After the students commenced their hunger strike on 13 May, the Politburo sent Yan to Tiananmen Square to call for an end to the protests and implore students to return to class. For the most part, the meeting went badly. In his discussion with the student leaders, he acknowledged that the decision to protest was justified while reaffirming the Politburo's desire to see the students return to their classrooms. He also condemned the decision to begin a hunger strike, telling the students that it "accomplishes nothing, either for the country or your own health. If you present your demands and suggestions through proper channels, I can responsibly tell you the door to dialogue is always open." The meeting ended with both groups feeling misunderstood; when Yan reported back to Zhao, he noted that the student leaders "are in disagreement among themselves."
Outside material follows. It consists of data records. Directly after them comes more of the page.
Background: an optimization exercise with open tools, aiming at a short achievable clock period and few clock cycles. Do not read the settings as production practice.
The RTL was checked by simulation tests, not by an equivalence proof against the original design.
No activity file was given, so power comes from the tool's default toggle rates.

==> design/flow/design.v <==
`default_nettype none
`default_nettype wire
`default_nettype none
package rv_pkg;
  localparam logic [4:0] OPC_LOAD   = 5'b00000;
  localparam logic [4:0] OPC_OP_IMM = 5'b00100;
  localparam logic [4:0] OPC_AUIPC  = 5'b00101;
  localparam logic [4:0] OPC_STORE  = 5'b01000;
  localparam logic [4:0] OPC_OP     = 5'b01100;
  localparam logic [4:0] OPC_LUI    = 5'b01101;
  localparam logic [4:0] OPC_BRANCH = 5'b11000;
  localparam logic [4:0] OPC_JALR   = 5'b11001;
  localparam logic [4:0] OPC_JAL    = 5'b11011;
endpackage
`default_nettype wire
`default_nettype none
module rv_regfile (
  input  logic        i_clk,
  input  logic        i_rst,
  input  logic        i_we,
  input  logic [4:0]  i_rd,
  input  logic [31:0] i_wdata,
  input  logic [4:0]  i_rs1,
  input  logic [4:0]  i_rs2,
  output logic [31:0] o_rs1_data,
  output logic [31:0] o_rs2_data
);
  logic [31:0] regs [1:31];
  always_ff @(posedge i_clk) begin
    if (!i_rst && i_we && (i_rd != 5'd0)) begin
      regs[i_rd] <= i_wdata;
    end
  end
  always_comb begin
    if (i_rs1 == 5'd0)                 o_rs1_data = 32'd0;
    else if (i_we && (i_rs1 == i_rd))  o_rs1_data = i_wdata;
    else                               o_rs1_data = regs[i_rs1];
    if (i_rs2 == 5'd0)                 o_rs2_data = 32'd0;
    else if (i_we && (i_rs2 == i_rd))  o_rs2_data = i_wdata;
    else                               o_rs2_data = regs[i_rs2];
  end
endmodule
`default_nettype wire
`default_nettype none
module rv_core (
  input  logic        i_clk,
  input  logic        i_rst,
  input  logic        i_valid_i,
  input  logic        i_valid_d,
  input  logic [31:0] i_data_in_i,
  input  logic [31:0] i_data_in_d,
  output logic [31:0] o_addr_i,
  output logic [31:0] o_addr_d,
  output logic [3:0]  o_we_d,
  output logic        o_rd_d,
  output logic [31:0] o_data_out_d
);
  localparam int S_ADD  = 0;
  localparam int S_SUB  = 1;
  localparam int S_SLL  = 2;
  localparam int S_SRL  = 3;
  localparam int S_SRA  = 4;
  localparam int S_SLT  = 5;
  localparam int S_SLTU = 6;
  localparam int S_XOR  = 7;
  localparam int S_OR   = 8;
  localparam int S_AND  = 9;
  localparam int S_PC4  = 10;
  localparam int NSEL   = 11;
  logic ce;
  assign ce = i_valid_i && i_valid_d;
  logic [31:0] pc;
  logic        d_valid;
  logic [31:0] d_pc;
  logic [31:0] d_insn;
  logic [31:0]     e_a;
  logic [31:0]     e_b;
  logic [31:0]     e_sd;
  logic            e_fa;
  logic            e_fb;
  logic            e_fsd;
  logic [NSEL-1:0] e_sel;
  logic [2:0]      e_f3;
  logic [31:0]     e_pc4;
  logic [31:0]     e_target;
  logic            e_pred;
  logic            e_br;
  logic            e_jalr;
  logic            e_load;
  logic            e_store;
  logic            e_wen;
  logic [4:0]      e_rd;
  logic [31:0] m_result;
  logic [31:0] m_wdata;
  logic [3:0]  m_we;
  logic [2:0]  m_f3;
  logic        m_load;
  logic        m_wen;
  logic [4:0]  m_rd;
  logic        w_wen;
  logic [4:0]  w_rd;
  logic [31:0] w_data;
  logic [31:0] op_a;
  logic [31:0] op_b;
  logic [31:0] sd;
  logic [31:0] sum;
  logic [31:0] diff;
  logic        lt;
  logic        ltu;
  logic        eq;
  logic        taken;
  logic [31:0] result;
  logic        ex_redirect;
  logic [31:0] ex_target;
  logic [3:0]  be;
  logic [31:0] wdata;
  assign op_a = e_fa  ? m_result : e_a;
  assign op_b = e_fb  ? m_result : e_b;
  assign sd   = e_fsd ? m_result : e_sd;
  assign sum  = op_a + op_b;
  assign diff = op_a - op_b;
  assign lt   = $signed(op_a) < $signed(op_b);
  assign ltu  = op_a < op_b;
  assign eq   = op_a == op_b;
  always_comb begin
    result = 32'd0;
    if (e_sel[S_ADD])  result = result | sum;
    if (e_sel[S_SUB])  result = result | diff;
    if (e_sel[S_SLL])  result = result | (op_a << op_b[4:0]);
    if (e_sel[S_SRL])  result = result | (op_a >> op_b[4:0]);
    if (e_sel[S_SRA])  result = result | $unsigned($signed(op_a) >>> op_b[4:0]);
    if (e_sel[S_SLT])  result = result | {31'd0, lt};
    if (e_sel[S_SLTU]) result = result | {31'd0, ltu};
    if (e_sel[S_XOR])  result = result | (op_a ^ op_b);
    if (e_sel[S_OR])   result = result | (op_a | op_b);
    if (e_sel[S_AND])  result = result | (op_a & op_b);
    if (e_sel[S_PC4])  result = result | e_pc4;
  end
  always_comb begin
    case (e_f3[2:1])
      2'b00:   taken = eq;
      2'b10:   taken = lt;
      2'b11:   taken = ltu;
      default: taken = 1'b0;
    endcase
    taken = taken ^ e_f3[0];
  end
  assign ex_redirect = e_jalr || (e_br && (taken != e_pred));
  assign ex_target   = e_jalr ? {sum[31:1], 1'b0} : (taken ? e_target : e_pc4);
  always_comb begin
    case (e_f3[1:0])
      2'b00: begin
        be    = 4'b0001 << sum[1:0];
        wdata = {4{sd[7:0]}};
      end
      2'b01: begin
        be    = sum[1] ? 4'b1100 : 4'b0011;
        wdata = {2{sd[15:0]}};
      end
      default: begin
        be    = 4'b1111;
        wdata = sd;
      end
    endcase
  end
  logic [31:0] ld_shift;
  logic [31:0] ld_data;
  logic [31:0] ma_value;
  assign o_addr_d     = m_result;
  assign o_rd_d       = m_load;
  assign o_we_d       = m_we;
  assign o_data_out_d = m_wdata;
  assign ld_shift = i_data_in_d >> {m_result[1:0], 3'b000};
  always_comb begin
    case (m_f3)
      3'b000:  ld_data = {{24{ld_shift[7]}}, ld_shift[7:0]};
      3'b001:  ld_data = {{16{ld_shift[15]}}, ld_shift[15:0]};
      3'b100:  ld_data = {24'd0, ld_shift[7:0]};
      3'b101:  ld_data = {16'd0, ld_shift[15:0]};
      default: ld_data = ld_shift;
    endcase
  end
  assign ma_value = m_load ? ld_data : m_result;
  logic [4:0]  opc;
  logic [4:0]  rs1;
  logic [4:0]  rs2;
  logic [4:0]  rd;
  logic [2:0]  f3;
  logic        is_lui, is_auipc, is_jal, is_jalr, is_br, is_load, is_store, is_opimm, is_op;
  logic        use_rs1;
  logic        use_rs2;
  logic        writes;
  logic [31:0] imm_i, imm_s, imm_b, imm_u, imm_j;
  logic [31:0] imm;
  logic [31:0] rf_rs1;
  logic [31:0] rf_rs2;
  logic [31:0] rs1_v;
  logic [31:0] rs2_v;
  logic        ex_hit1, ex_hit2;
  logic        id_stall;
  logic        id_pred;
  logic [31:0] id_target;
  logic        alt;
  logic [NSEL-1:0] sel;
  assign opc = d_insn[6:2];
  assign rs1 = d_insn[19:15];
  assign rs2 = d_insn[24:20];
  assign rd  = d_insn[11:7];
  assign f3  = d_insn[14:12];
  assign is_lui   = opc == rv_pkg::OPC_LUI;
  assign is_auipc = opc == rv_pkg::OPC_AUIPC;
  assign is_jal   = opc == rv_pkg::OPC_JAL;
  assign is_jalr  = opc == rv_pkg::OPC_JALR;
  assign is_br    = opc == rv_pkg::OPC_BRANCH;
  assign is_load  = opc == rv_pkg::OPC_LOAD;
  assign is_store = opc == rv_pkg::OPC_STORE;
  assign is_opimm = opc == rv_pkg::OPC_OP_IMM;
  assign is_op    = opc == rv_pkg::OPC_OP;
  assign use_rs1 = is_jalr || is_br || is_load || is_store || is_opimm || is_op;
  assign use_rs2 = is_br || is_store || is_op;
  assign writes  = (is_lui || is_auipc || is_jal || is_jalr || is_load || is_opimm || is_op) &&
                   (rd != 5'd0);
  assign imm_i = {{20{d_insn[31]}}, d_insn[31:20]};
  assign imm_s = {{20{d_insn[31]}}, d_insn[31:25], d_insn[11:7]};
  assign imm_b = {{19{d_insn[31]}}, d_insn[31], d_insn[7], d_insn[30:25], d_insn[11:8], 1'b0};
  assign imm_u = {d_insn[31:12], 12'd0};
  assign imm_j = {{11{d_insn[31]}}, d_insn[31], d_insn[19:12], d_insn[20], d_insn[30:21], 1'b0};
  assign imm = is_store ? imm_s : (is_lui || is_auipc) ? imm_u : imm_i;
  rv_regfile regfile_i (
    .i_clk      (i_clk),
    .i_rst      (i_rst),
    .i_we       (w_wen),
    .i_rd       (w_rd),
    .i_wdata    (w_data),
    .i_rs1      (rs1),
    .i_rs2      (rs2),
    .o_rs1_data (rf_rs1),
    .o_rs2_data (rf_rs2)
  );
  assign rs1_v = (m_wen && (m_rd == rs1)) ? ma_value : rf_rs1;
  assign rs2_v = (m_wen && (m_rd == rs2)) ? ma_value : rf_rs2;
  assign ex_hit1 = e_wen && (e_rd == rs1);
  assign ex_hit2 = e_wen && (e_rd == rs2);
  assign id_stall = d_valid && e_load && ((use_rs1 && ex_hit1) || (use_rs2 && ex_hit2));
  assign id_pred   = d_valid && (is_jal || (is_br && d_insn[31]));
  assign id_target = d_pc + (is_jal ? imm_j : imm_b);
  assign alt = d_insn[30] && (is_op || (f3 == 3'b101));
  always_comb begin
    sel = '0;
    if (is_jal || is_jalr) begin
      sel[S_PC4] = 1'b1;
    end else if (is_op || is_opimm) begin
      case (f3)
        3'b000:  sel[(alt && is_op) ? S_SUB : S_ADD] = 1'b1;
        3'b001:  sel[S_SLL] = 1'b1;
        3'b010:  sel[S_SLT] = 1'b1;
        3'b011:  sel[S_SLTU] = 1'b1;
        3'b100:  sel[S_XOR] = 1'b1;
        3'b101:  sel[alt ? S_SRA : S_SRL] = 1'b1;
        3'b110:  sel[S_OR] = 1'b1;
        default: sel[S_AND] = 1'b1;
      endcase
    end else begin
      sel[S_ADD] = 1'b1;
    end
  end
  assign o_addr_i = pc;
  always_ff @(posedge i_clk) begin
    if (i_rst) begin
      pc      <= 32'h0000_0000;
      d_valid <= 1'b0;
    end else if (ce) begin
      if (ex_redirect) begin
        pc      <= ex_target;
        d_valid <= 1'b0;
      end else if (!id_stall) begin
        if (id_pred) begin
          pc      <= id_target;
          d_valid <= 1'b0;
        end else begin
          pc      <= pc + 32'd4;
          d_valid <= 1'b1;
        end
      end
    end
  end
  always_ff @(posedge i_clk) begin
    if (ce && !ex_redirect && !id_stall) begin
      d_pc   <= pc;
      d_insn <= i_data_in_i;
    end
  end
  always_ff @(posedge i_clk) begin
    if (i_rst) begin
      e_br    <= 1'b0;
      e_jalr  <= 1'b0;
      e_load  <= 1'b0;
      e_store <= 1'b0;
      e_wen   <= 1'b0;
    end else if (ce) begin
      if (ex_redirect || id_stall || !d_valid) begin
        e_br    <= 1'b0;
        e_jalr  <= 1'b0;
        e_load  <= 1'b0;
        e_store <= 1'b0;
        e_wen   <= 1'b0;
      end else begin
        e_br    <= is_br;
        e_jalr  <= is_jalr;
        e_load  <= is_load;
        e_store <= is_store;
        e_wen   <= writes;
      end
    end
  end
  always_ff @(posedge i_clk) begin
    if (ce) begin
      e_a      <= is_auipc ? d_pc : is_lui ? 32'd0 : rs1_v;
      e_b      <= (is_op || is_br) ? rs2_v : imm;
      e_sd     <= rs2_v;
      e_fa     <= use_rs1 && ex_hit1;
      e_fb     <= (is_op || is_br) && ex_hit2;
      e_fsd    <= ex_hit2;
      e_sel    <= sel;
      e_f3     <= f3;
      e_pc4    <= d_pc + 32'd4;
      e_target <= id_target;
      e_pred   <= id_pred;
      e_rd     <= rd;
    end
  end
  always_ff @(posedge i_clk) begin
    if (i_rst) begin
      m_load <= 1'b0;
      m_we   <= 4'd0;
      m_wen  <= 1'b0;
      w_wen  <= 1'b0;
    end else if (ce) begin
      m_load <= e_load;
      m_we   <= e_store ? be : 4'd0;
      m_wen  <= e_wen;
      w_wen  <= m_wen;
    end
  end
  always_ff @(posedge i_clk) begin
    if (ce) begin
      m_result <= result;
      m_wdata  <= wdata;
      m_f3     <= e_f3;
      m_rd     <= e_rd;
      w_rd     <= m_rd;
      w_data   <= ma_value;
    end
  end
endmodule
`default_nettype wire
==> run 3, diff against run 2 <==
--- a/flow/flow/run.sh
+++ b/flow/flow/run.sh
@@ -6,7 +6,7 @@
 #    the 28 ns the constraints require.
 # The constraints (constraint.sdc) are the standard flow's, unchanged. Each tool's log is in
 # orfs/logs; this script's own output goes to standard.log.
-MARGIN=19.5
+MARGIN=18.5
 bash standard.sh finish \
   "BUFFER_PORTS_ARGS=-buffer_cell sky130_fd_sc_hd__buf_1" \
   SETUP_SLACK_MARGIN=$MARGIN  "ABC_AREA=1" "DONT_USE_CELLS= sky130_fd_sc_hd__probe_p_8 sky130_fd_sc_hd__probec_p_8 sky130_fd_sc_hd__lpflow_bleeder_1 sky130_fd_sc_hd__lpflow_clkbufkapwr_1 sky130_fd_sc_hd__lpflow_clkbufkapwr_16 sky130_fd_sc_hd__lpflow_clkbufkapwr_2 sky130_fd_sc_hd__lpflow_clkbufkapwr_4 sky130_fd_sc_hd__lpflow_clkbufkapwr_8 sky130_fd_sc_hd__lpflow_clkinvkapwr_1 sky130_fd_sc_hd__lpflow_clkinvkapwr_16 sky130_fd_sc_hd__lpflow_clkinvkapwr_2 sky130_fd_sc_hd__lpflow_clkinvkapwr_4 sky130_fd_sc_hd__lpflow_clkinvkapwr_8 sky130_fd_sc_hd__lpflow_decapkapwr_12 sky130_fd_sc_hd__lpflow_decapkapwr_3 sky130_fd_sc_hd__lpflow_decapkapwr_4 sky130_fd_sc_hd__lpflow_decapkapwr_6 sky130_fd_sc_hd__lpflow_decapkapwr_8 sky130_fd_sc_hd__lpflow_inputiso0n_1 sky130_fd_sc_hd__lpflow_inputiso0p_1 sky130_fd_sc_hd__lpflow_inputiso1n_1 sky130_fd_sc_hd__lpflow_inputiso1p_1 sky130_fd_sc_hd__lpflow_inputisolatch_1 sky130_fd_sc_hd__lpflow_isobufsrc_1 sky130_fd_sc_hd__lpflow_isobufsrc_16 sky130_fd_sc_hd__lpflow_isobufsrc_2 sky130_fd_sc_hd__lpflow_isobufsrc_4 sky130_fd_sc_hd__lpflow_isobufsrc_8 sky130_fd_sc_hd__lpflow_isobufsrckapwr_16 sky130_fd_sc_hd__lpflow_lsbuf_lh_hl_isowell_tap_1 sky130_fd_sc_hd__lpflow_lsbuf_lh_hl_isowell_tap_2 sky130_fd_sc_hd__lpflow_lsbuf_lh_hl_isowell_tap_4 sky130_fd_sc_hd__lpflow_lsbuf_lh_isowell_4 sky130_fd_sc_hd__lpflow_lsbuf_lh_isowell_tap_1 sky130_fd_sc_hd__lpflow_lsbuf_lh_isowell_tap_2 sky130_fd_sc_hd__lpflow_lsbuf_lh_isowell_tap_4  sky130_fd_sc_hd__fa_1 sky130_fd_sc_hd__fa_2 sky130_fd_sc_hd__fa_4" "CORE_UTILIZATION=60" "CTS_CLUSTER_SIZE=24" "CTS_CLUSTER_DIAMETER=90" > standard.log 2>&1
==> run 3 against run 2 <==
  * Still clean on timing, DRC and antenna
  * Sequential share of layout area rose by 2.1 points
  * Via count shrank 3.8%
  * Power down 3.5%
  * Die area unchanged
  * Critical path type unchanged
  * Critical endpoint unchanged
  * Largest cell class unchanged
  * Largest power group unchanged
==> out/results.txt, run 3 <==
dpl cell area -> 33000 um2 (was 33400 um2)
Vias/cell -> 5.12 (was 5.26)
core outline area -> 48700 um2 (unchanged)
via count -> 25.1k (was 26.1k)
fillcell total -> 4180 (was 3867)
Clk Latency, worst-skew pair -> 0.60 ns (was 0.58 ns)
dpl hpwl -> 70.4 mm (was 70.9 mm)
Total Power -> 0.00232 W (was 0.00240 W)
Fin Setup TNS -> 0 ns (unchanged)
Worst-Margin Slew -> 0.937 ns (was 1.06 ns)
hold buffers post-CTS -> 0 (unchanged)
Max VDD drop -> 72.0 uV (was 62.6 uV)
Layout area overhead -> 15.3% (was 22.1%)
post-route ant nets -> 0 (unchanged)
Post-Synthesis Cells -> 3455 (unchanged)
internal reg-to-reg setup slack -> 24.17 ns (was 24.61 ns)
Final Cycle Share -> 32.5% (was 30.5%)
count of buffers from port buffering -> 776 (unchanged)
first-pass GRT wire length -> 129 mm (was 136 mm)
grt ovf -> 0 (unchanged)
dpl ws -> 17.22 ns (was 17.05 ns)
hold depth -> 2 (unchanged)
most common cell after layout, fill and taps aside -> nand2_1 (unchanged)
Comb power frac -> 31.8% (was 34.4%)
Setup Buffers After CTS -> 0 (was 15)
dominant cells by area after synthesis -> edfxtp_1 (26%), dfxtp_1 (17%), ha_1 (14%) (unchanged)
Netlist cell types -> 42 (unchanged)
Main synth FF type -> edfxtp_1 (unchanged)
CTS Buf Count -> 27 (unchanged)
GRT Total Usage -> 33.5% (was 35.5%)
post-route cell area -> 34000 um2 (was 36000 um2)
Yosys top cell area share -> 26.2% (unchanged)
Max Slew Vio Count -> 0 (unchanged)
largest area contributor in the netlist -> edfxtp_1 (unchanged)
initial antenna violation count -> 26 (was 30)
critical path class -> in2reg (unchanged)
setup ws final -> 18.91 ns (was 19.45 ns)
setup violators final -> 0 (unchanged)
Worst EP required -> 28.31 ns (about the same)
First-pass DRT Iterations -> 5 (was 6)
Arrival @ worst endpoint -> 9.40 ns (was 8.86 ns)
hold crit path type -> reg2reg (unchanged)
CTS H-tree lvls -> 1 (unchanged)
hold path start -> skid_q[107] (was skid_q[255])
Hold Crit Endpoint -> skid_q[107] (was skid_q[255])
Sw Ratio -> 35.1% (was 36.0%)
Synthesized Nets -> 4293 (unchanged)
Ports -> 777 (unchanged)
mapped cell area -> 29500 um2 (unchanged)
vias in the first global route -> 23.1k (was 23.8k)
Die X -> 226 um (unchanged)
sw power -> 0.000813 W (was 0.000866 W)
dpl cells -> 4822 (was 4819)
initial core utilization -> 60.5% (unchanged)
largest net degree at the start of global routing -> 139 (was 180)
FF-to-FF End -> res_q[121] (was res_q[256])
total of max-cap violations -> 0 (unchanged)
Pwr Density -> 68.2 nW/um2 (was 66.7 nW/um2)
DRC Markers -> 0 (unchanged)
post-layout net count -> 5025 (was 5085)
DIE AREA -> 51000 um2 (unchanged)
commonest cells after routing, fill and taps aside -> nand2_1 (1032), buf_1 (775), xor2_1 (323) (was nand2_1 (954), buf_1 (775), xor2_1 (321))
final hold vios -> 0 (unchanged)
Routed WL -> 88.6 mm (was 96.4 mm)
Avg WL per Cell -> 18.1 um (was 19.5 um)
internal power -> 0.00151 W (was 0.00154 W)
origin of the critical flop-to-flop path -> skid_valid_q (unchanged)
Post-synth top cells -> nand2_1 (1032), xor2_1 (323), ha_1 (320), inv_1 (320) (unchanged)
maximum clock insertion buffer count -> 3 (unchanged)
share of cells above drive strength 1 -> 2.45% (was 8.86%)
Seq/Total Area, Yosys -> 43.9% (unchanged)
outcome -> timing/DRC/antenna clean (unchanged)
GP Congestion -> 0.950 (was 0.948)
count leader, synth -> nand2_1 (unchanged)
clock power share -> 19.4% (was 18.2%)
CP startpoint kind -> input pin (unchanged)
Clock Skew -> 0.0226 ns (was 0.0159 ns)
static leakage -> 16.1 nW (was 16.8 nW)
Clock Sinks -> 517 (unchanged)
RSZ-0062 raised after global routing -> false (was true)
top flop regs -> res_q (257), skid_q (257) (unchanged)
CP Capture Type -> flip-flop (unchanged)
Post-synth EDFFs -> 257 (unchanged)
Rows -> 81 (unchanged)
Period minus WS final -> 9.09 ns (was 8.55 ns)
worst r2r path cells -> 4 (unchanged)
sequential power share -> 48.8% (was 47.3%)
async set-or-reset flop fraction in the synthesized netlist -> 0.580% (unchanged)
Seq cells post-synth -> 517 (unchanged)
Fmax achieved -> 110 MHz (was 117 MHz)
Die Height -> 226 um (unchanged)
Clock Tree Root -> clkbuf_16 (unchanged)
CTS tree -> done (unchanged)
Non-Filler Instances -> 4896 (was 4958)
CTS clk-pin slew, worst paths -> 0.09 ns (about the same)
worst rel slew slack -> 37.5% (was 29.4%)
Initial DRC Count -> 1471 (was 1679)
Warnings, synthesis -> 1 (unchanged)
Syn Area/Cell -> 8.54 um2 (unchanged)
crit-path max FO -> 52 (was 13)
Source: an optimization exercise on an open RTL-to-GDS flow (aim: small area, a short achievable clock period and few clock cycles per item). Production flows keep margins and buffers that such runs may drop.
In this exercise RTL edits were held to simulation tests only and were not proved equivalent to the original.
No activity file was given, so power comes from the tool's default toggle rates.

## the reference run
## matvec_engine
module matvec_engine #(
  parameter int N          = 8,
  parameter int DATA_WIDTH = 8,
  parameter int ACC_WIDTH  = 2*DATA_WIDTH+$clog2(N),
  parameter int ADDR_WIDTH = 32
) (
  input  logic                      clk,
  input  logic                      rst_n,
  input  logic                      start,
  input  logic                      signed_mode,
  input  logic [ADDR_WIDTH-1:0]     base_addr,
  output logic [ADDR_WIDTH-1:0]     mm_address,
  output logic                      mm_read,
  input  logic [N*DATA_WIDTH-1:0]   mm_readdata,
  input  logic                      mm_readdatavalid,
  input  logic                      mm_waitrequest,
  output logic [N*ACC_WIDTH-1:0]    c_out,
  output logic                      busy,
  output logic                      done,
  output logic [1:0]                current_state
);
==> flow/config.mk <==
export PLATFORM = sky130hd
export DESIGN_NAME = matvec_engine
export DESIGN_NICKNAME = matvec_engine
export VERILOG_FILES = /design/flow/design.v
export SDC_FILE = /design/flow/constraint.sdc
export NUM_CORES = 4
export LEC_CHECK = 0
export CAP_MARGIN = 20
export CELL_PAD_IN_SITES_DETAIL_PLACEMENT = 1
export CELL_PAD_IN_SITES_GLOBAL_PLACEMENT = 1
export CORE_MARGIN = 2
export CORE_UTILIZATION = 50
export CTS_CLUSTER_DIAMETER = 80
export CTS_CLUSTER_SIZE = 24
export PLACE_DENSITY = 0.6
export SLEW_MARGIN = 20
==> flow/constraint.sdc <==
create_clock -name core_clock -period 10.0 [get_ports {clk}]
set_input_delay 2.0000 -clock core_clock [delete_from_list [all_inputs] [get_ports {clk}]]
set_output_delay 2.0000 -clock core_clock [all_outputs]
set_load 0.01 [all_outputs]
standard.sh (not shown) runs the stock make flow with config.mk's settings and CLKGATE_MAP_FILE= SYNTH_SCRIPT=/design/flow/synth_recipe.tcl, a recipe that flattens the netlist after the stock synthesis.
==> flow/flow/run.sh <==
#!/bin/bash
set -uo pipefail
cd "$(dirname "$0")/.."
RES=orfs/results/${FLOW_PLATFORM:-sky130hd}/matvec_engine/base
MARGIN=6.8
bash standard.sh synth > flow_synth.log 2>&1 || exit 1
python3 flow/fapol.py $RES/1_2_yosys.v $RES/1_2_yosys.fapol.v > flow_fapol.log 2>&1 || exit 1
mv $RES/1_2_yosys.fapol.v $RES/1_2_yosys.v
rm -f $RES/1_synth.odb $RES/1_synth.sdc
bash standard.sh SETUP_SLACK_MARGIN=$MARGIN \
  "BUFFER_PORTS_ARGS=-buffer_cell sky130_fd_sc_hd__buf_1" \
  finish > flow_layout.log 2>&1
Other scripts of this flow, unchanged in this note and not shown: flow/flow/fapol.py
The reference run: no failed stages, no open violations at the end
Testbench counts of the reference run, summed over its fixed seeds: cycles 3,840, runs 256.
### the reference run -> the trial run
diff --git a/flow/flow/run.sh b/flow/flow/run.sh
--- a/flow/flow/run.sh
+++ b/flow/flow/run.sh
@@ -3,5 +3,5 @@
 cd "$(dirname "$0")/.."
 RES=orfs/results/${FLOW_PLATFORM:-sky130hd}/matvec_engine/base
-MARGIN=6.8
+MARGIN=6.7
 bash standard.sh synth > flow_synth.log 2>&1 || exit 1
 python3 flow/fapol.py $RES/1_2_yosys.v $RES/1_2_yosys.fapol.v > flow_fapol.log 2>&1 || exit 1
[summary]
Diff the trial run..the reference run | clock power | negligible
In the trial run the placed wire-length estimate after detailed placement turned out 1.2% lower than in the reference run.
In the trial run, the sequential fraction of total cell area came out 1.0 points above the value in the reference run.
The estimated power of the trial run ends up lower than the estimate for the reference run.
Re number of fillers in the final layout: the reference run and the trial run aren't equal, and the higher value belongs to the trial run.
The reference run tops out at a higher clock frequency than the trial run.
The via count of the first global-routing pass was comparable across the reference run and the trial run.
Between the reference run and the trial run, wire length is higher for the reference run, the trial run comes in under that.
Sort the reference run and the trial run by routed length on met2 desc -> top: the reference run

* * *

matvec_engine, a different RTL version from the one above (not shown whole).
Size in the first run: roughly 290 I/O pins, about 0.032 mm² of cells after synthesis.
==> flow/config.mk <==
export PLATFORM = sky130hd
export DESIGN_NAME = matvec_engine
export DESIGN_NICKNAME = matvec_engine
export VERILOG_FILES = /design/flow/design.v
export SDC_FILE = /design/flow/constraint.sdc
export NUM_CORES = 4
export LEC_CHECK = 0
export CAP_MARGIN = 20
export CELL_PAD_IN_SITES_DETAIL_PLACEMENT = 1
export CELL_PAD_IN_SITES_GLOBAL_PLACEMENT = 1
export CORE_MARGIN = 2
export CORE_UTILIZATION = 50
export CTS_CLUSTER_DIAMETER = 80
export CTS_CLUSTER_SIZE = 24
export PLACE_DENSITY = 0.6
export SLEW_MARGIN = 20
==> flow/constraint.sdc <==
create_clock -name core_clock -period 10.0 [get_ports {clk}]
set_input_delay 2.0000 -clock core_clock [delete_from_list [all_inputs] [get_ports {clk}]]
set_output_delay 2.0000 -clock core_clock [all_outputs]
set_load 0.01 [all_outputs]
==> flow/flow/run.sh <==
#!/bin/bash
set -uo pipefail
cd "$(dirname "$0")/.."
RES=orfs/results/${FLOW_PLATFORM:-sky130hd}/matvec_engine/base
MARGIN=6.8
bash standard.sh synth > flow_synth.log 2>&1 || exit 1
python3 flow/fapol.py $RES/1_2_yosys.v $RES/1_2_yosys.fapol.v > flow_fapol.log 2>&1 || exit 1
mv $RES/1_2_yosys.fapol.v $RES/1_2_yosys.v
rm -f $RES/1_synth.odb $RES/1_synth.sdc
bash standard.sh SETUP_SLACK_MARGIN=$MARGIN \
  "BUFFER_PORTS_ARGS=-buffer_cell sky130_fd_sc_hd__buf_1" \
  finish > flow_layout.log 2>&1
Other scripts of this flow, unchanged in this note and not shown: flow/flow/fapol.py
Testbench counts at the start, summed over its fixed seeds: cycles 3,840, runs 256.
On 14 May, Yan returned to the Great Hall of the People and told students that a dialogue to be held later in the day would be recorded and broadcast on national television. During the discussion that afternoon, Zhang says, Yan and Li Tieying maintained that their aim was "not to negotiate policy decisions but to exchange views and information." After the dialogue broke down, Dai Qing and a group of eleven other intellectuals notified Yan that they were willing to meet with the students and urge them to stop their hunger strike. When the intellectuals returned from the dialogue, they claimed that the students would listen if the government would compromise first. For Yan, this indicated that the "students are getting greedier, their demands are getting stiffer, and they're getting less and less unified among themselves." The intellectuals resumed the discussion, but it again ended without either party reaching a resolution.

On 16 May, Yan arrived at Tiananmen Square to advocate an end to the hunger strike. He offered himself as a hostage to demonstrate the sincerity of his belief that all issues would soon be resolved. The students believed his speech to be genuine, but they did not think that the government would truly capitulate. By 18 May, Yan had grown tired of the disagreements between the students and the government. At a meeting between Li Peng and the student leaders that day, he stated that the "only issue I am concerned with is that of saving the children who are hunger striking in the Square, who are now in a very weakened state, their lives gravely threatened." When Zhao was ousted on 21 May, Yan lost his major source of political support; on 23 June, the Politburo voted to eject him from his government positions. An article from The Asian Wall Street Journal contends that Yan "was criticized as handling the talks badly." According to Zhang, Yan's speech to students on 16 May also "became a major count against him" when the government began to expel its reform-minded members.

== Return to government and retirement ==
Yan did not reappear in Chinese politics until 1991, when he was named vice minister of Civil Affairs. The promotion occurred almost exactly two years after the 4 June Massacre, but a New York Times article says Yan and other recently rehabilitated officials "did not mention their 1989 political disgrace or say why they were given new jobs." According to Josephine Ma, Yan "lost his political clout" in 1996 and retired from all government work, although he remained involved in charity work and continued to serve as chairman of China's Charity Association. In 2007, Yan became China's chief negotiator with Taiwan for a brief period. While Yan's promotion to vice minister of Civil Affairs indicated that he was "partially rehabilitated", Ma reports that "observers" regarded his tenure as "the famous liberal's full rehabilitation."

Apart from these positions, Yan maintained a "low profile" after his retirement. In November 2018, former Chinese premier Wen Jiabao visited him in hospital on his 87th birthday.

Yan died on 3 July 2023, at the age of 91.